Les théories les plus abstraites se proposent de mettre en évidence les mécanismes fondamentaux dont dépend la croissance à travers des « modèles », dont les plus célèbres sont ceux du Britannique Roy F. Harrod (né en 1906) et de l’Américain Evsey David Domar (né en 1914). Le modèle d’Harrod (Towards a Dynamic Economy, 1948) s’appuie sur le fait que, pour un pays donné, il existe un taux effectif d’épargne auquel correspond un seul taux de croissance (appelé par Harrod taux justifié ou garanti de croissance) qui puisse être maintenu de manière permanente, régulière et équilibrée. Mais il arrive que des variations se produisent dans les taux d’épargne ou d’investissement, engendrant alors des troubles dans la croissance. Ces déviations par rapport au taux justifié constituent précisément les phases de hausse et de dépression. Harrod a, en outre, précisé que le taux justifié de croissance (donné par l’épargne) était, en fait, inférieur à ce qu’il appelle le taux naturel de croissance, qui est donné par l’accroissement démographique et par le progrès technique. Il en concluait que le rythme de croissance dans les pays développés dépendrait du volume de l’épargne. Avec le modèle de Domar, il ne suffit pas que l’investissement soit égal à l’épargne pour que la croissance soit équilibrée. Il faut encore que l’augmentation du revenu soit égale à celle de la capacité productive et réciproquement. Cette deuxième égalité, ajoutée à l’égalité keynésienne de l’épargne et de l’investissement, constitue pour Domar la condition du plein-emploi. La conséquence est que l’équilibre et le plein-emploi ne sont concevables que dans la croissance. Domar a même été jusqu’à préciser quel était le taux de croissance (en termes réels) qui assurait l’équilibre du plein-emploi.

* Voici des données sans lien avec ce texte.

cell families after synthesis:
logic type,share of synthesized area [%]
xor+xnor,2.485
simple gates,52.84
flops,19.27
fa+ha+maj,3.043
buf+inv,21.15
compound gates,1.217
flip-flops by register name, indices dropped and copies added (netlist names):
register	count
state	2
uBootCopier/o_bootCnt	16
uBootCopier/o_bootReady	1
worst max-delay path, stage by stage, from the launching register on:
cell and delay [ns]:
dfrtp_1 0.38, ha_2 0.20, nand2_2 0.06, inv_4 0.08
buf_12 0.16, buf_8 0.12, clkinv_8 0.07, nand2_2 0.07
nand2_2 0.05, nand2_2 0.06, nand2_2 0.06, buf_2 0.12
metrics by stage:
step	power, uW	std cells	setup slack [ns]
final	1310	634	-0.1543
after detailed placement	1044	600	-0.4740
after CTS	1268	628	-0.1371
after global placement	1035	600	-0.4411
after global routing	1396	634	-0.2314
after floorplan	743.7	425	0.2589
**src/rtl/bitwise_arbiter.sv**
```systemverilog
// bitwise_arbiter
//   Two-requester round-robin front end for a shared combinational bitwise
//   unit. One operation is in flight at a time: IDLE (grant) -> EXEC (capture
//   result) -> RESP (hold until consumed).
//
// Ports
//   clk, rst                 clock, asynchronous active-high reset
//   req_valid[1:0]           per-requester request valid
//   req_ready[1:0]           per-requester accept (one-hot in IDLE, else 0)
//   req_a0/req_b0/req_op0    requester 0 operands and op (00 AND,01 OR,10 XOR,11 XNOR)
//   req_a1/req_b1/req_op1    requester 1 operands and op
//   alu_a, alu_b             registered operands to the shared unit
//   alu_and/alu_or/alu_xor   combinational results from the shared unit
//   rsp_valid/rsp_ready      response handshake
//   rsp_data, rsp_id         result and owning requester
//   busy                     high whenever not IDLE
//   op_count                 completed responses, wraps at 2^CNT_W
module bitwise_arbiter #(
    parameter int WIDTH = 4,
    parameter int CNT_W = 16
) (
    input  logic             clk,
    input  logic             rst,
    input  logic [1:0]       req_valid,
    output logic [1:0]       req_ready,
    input  logic [WIDTH-1:0] req_a0,
    input  logic [WIDTH-1:0] req_b0,
    input  logic [WIDTH-1:0] req_a1,
    input  logic [WIDTH-1:0] req_b1,
    input  logic [1:0]       req_op0,
    input  logic [1:0]       req_op1,
    output logic [WIDTH-1:0] alu_a,
    output logic [WIDTH-1:0] alu_b,
    input  logic [WIDTH-1:0] alu_and,
    input  logic [WIDTH-1:0] alu_or,
    input  logic [WIDTH-1:0] alu_xor,
    output logic             rsp_valid,
    input  logic             rsp_ready,
    output logic [WIDTH-1:0] rsp_data,
    output logic             rsp_id,
    output logic             busy,
    output logic [CNT_W-1:0] op_count
);

    localparam logic [1:0] S_IDLE = 2'd0;
    localparam logic [1:0] S_EXEC = 2'd1;
    localparam logic [1:0] S_RESP = 2'd2;

    logic [1:0]       state_q, state_d;
    logic             rr_q, rr_d;
    logic [WIDTH-1:0] alu_a_q, alu_a_d;
    logic [WIDTH-1:0] alu_b_q, alu_b_d;
    logic [1:0]       op_q, op_d;
    logic             id_q, id_d;
    logic             rsp_valid_q, rsp_valid_d;
    logic [WIDTH-1:0] rsp_data_q, rsp_data_d;
    logic [CNT_W-1:0] cnt_q, cnt_d;

    logic [1:0]       gnt;
    logic             gnt_id;

    // Grant: favour the requester rr points at, fall back to the other one.
    // Gated by rst so req_ready reads 0 while reset is held even though the
    // registers already sit in IDLE.
    always_comb begin
        gnt = 2'b00;
        if (state_q == S_IDLE && !rst) begin
            if (req_valid[rr_q])       gnt[rr_q]  = 1'b1;
            else if (req_valid[~rr_q]) gnt[~rr_q] = 1'b1;
        end
    end

    assign gnt_id = gnt[1];

    always_comb begin
        state_d     = state_q;
        rr_d        = rr_q;
        alu_a_d     = alu_a_q;
        alu_b_d     = alu_b_q;
        op_d        = op_q;
        id_d        = id_q;
        rsp_valid_d = rsp_valid_q;
        rsp_data_d  = rsp_data_q;
        cnt_d       = cnt_q;
        case (state_q)
            S_IDLE: begin
                if (|gnt) begin
                    alu_a_d = gnt_id ? req_a1  : req_a0;
                    alu_b_d = gnt_id ? req_b1  : req_b0;
                    op_d    = gnt_id ? req_op1 : req_op0;
                    id_d    = gnt_id;
                    rr_d    = ~gnt_id;
                    state_d = S_EXEC;
                end
            end
            S_EXEC: begin
                case (op_q)
                    2'b00:   rsp_data_d = alu_and;
                    2'b01:   rsp_data_d = alu_or;
                    2'b10:   rsp_data_d = alu_xor;
                    default: rsp_data_d = ~alu_xor;
                endcase
                rsp_valid_d = 1'b1;
                state_d     = S_RESP;
            end
            S_RESP: begin
                if (rsp_ready) begin
                    rsp_valid_d = 1'b0;
                    cnt_d       = cnt_q + CNT_W'(1);
                    state_d     = S_IDLE;
                end
            end
            default: state_d = S_IDLE;
        endcase
    end

    always_ff @(posedge clk or posedge rst) begin
        if (rst) begin
            state_q     <= S_IDLE;
            rr_q        <= 1'b0;
            alu_a_q     <= '0;
            alu_b_q     <= '0;
            op_q        <= 2'b00;
            id_q        <= 1'b0;
            rsp_valid_q <= 1'b0;
            rsp_data_q  <= '0;
            cnt_q       <= '0;
        end else begin
            state_q     <= state_d;
            rr_q        <= rr_d;
            alu_a_q     <= alu_a_d;
            alu_b_q     <= alu_b_d;
            op_q        <= op_d;
            id_q        <= id_d;
            rsp_valid_q <= rsp_valid_d;
            rsp_data_q  <= rsp_data_d;
            cnt_q       <= cnt_d;
        end
    end

    assign req_ready = gnt;
    assign alu_a     = alu_a_q;
    assign alu_b     = alu_b_q;
    assign rsp_valid = rsp_valid_q;
    assign rsp_data  = rsp_data_q;
    assign rsp_id    = id_q;
    assign busy      = (state_q != S_IDLE);
    assign op_count  = cnt_q;

endmodule

```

On a pu reprocher à de telles théories, plus ou moins abstraites, de ne pas permettre de rendre compte de la croissance en tant que phénomène de longue période. La théorie contemporaine estime ces formules d’ajustement trop mécaniques : elles négligent tous les facteurs d’ordre psychologique ou sociologique. Les théories moins abstraites, bien qu’elles paraissent souvent trop descriptives et insuffisamment explicatives, présentent le mérite de montrer que la croissance est un phénomène complexe qui est loin de se réduire à un modèle abstrait. Pour des auteurs comme William Arthur Lewis (né en 1915), Benjamin Higgins (né en 1912) et Walt Whitman Rostow (né en 1916), l’analyse de la croissance ne peut être autre que celle des différents facteurs qui agissent solidairement sur la croissance. Celle-ci se présente alors comme un processus cumulatif, chacun des facteurs s’influençant et se renforçant mutuellement. Tout changement d’un facteur provoque à son tour celui des autres. Ainsi, selon Rostow (The Process of Economic Growth, 1952), la croissance résulterait du jeu de six propensions : au développement des sciences fondamentales, à l’application économique des disciplines scientifiques, à l’acceptation des innovations, à la recherche du progrès matériel, à la consommation et au développement démographique. Cette démarche intellectuelle a conduit Rostow à distinguer, dans The Stages of Economic Growth (1960), cinq étapes dans la croissance (société traditionnelle, société de transition, démarrage, période de mûrissement et enfin société de consommation de masse). C’est le terme même de démarrage ou plutôt de décollage (take-off) qui semble avoir le plus bouleversé l’analyse de la croissance.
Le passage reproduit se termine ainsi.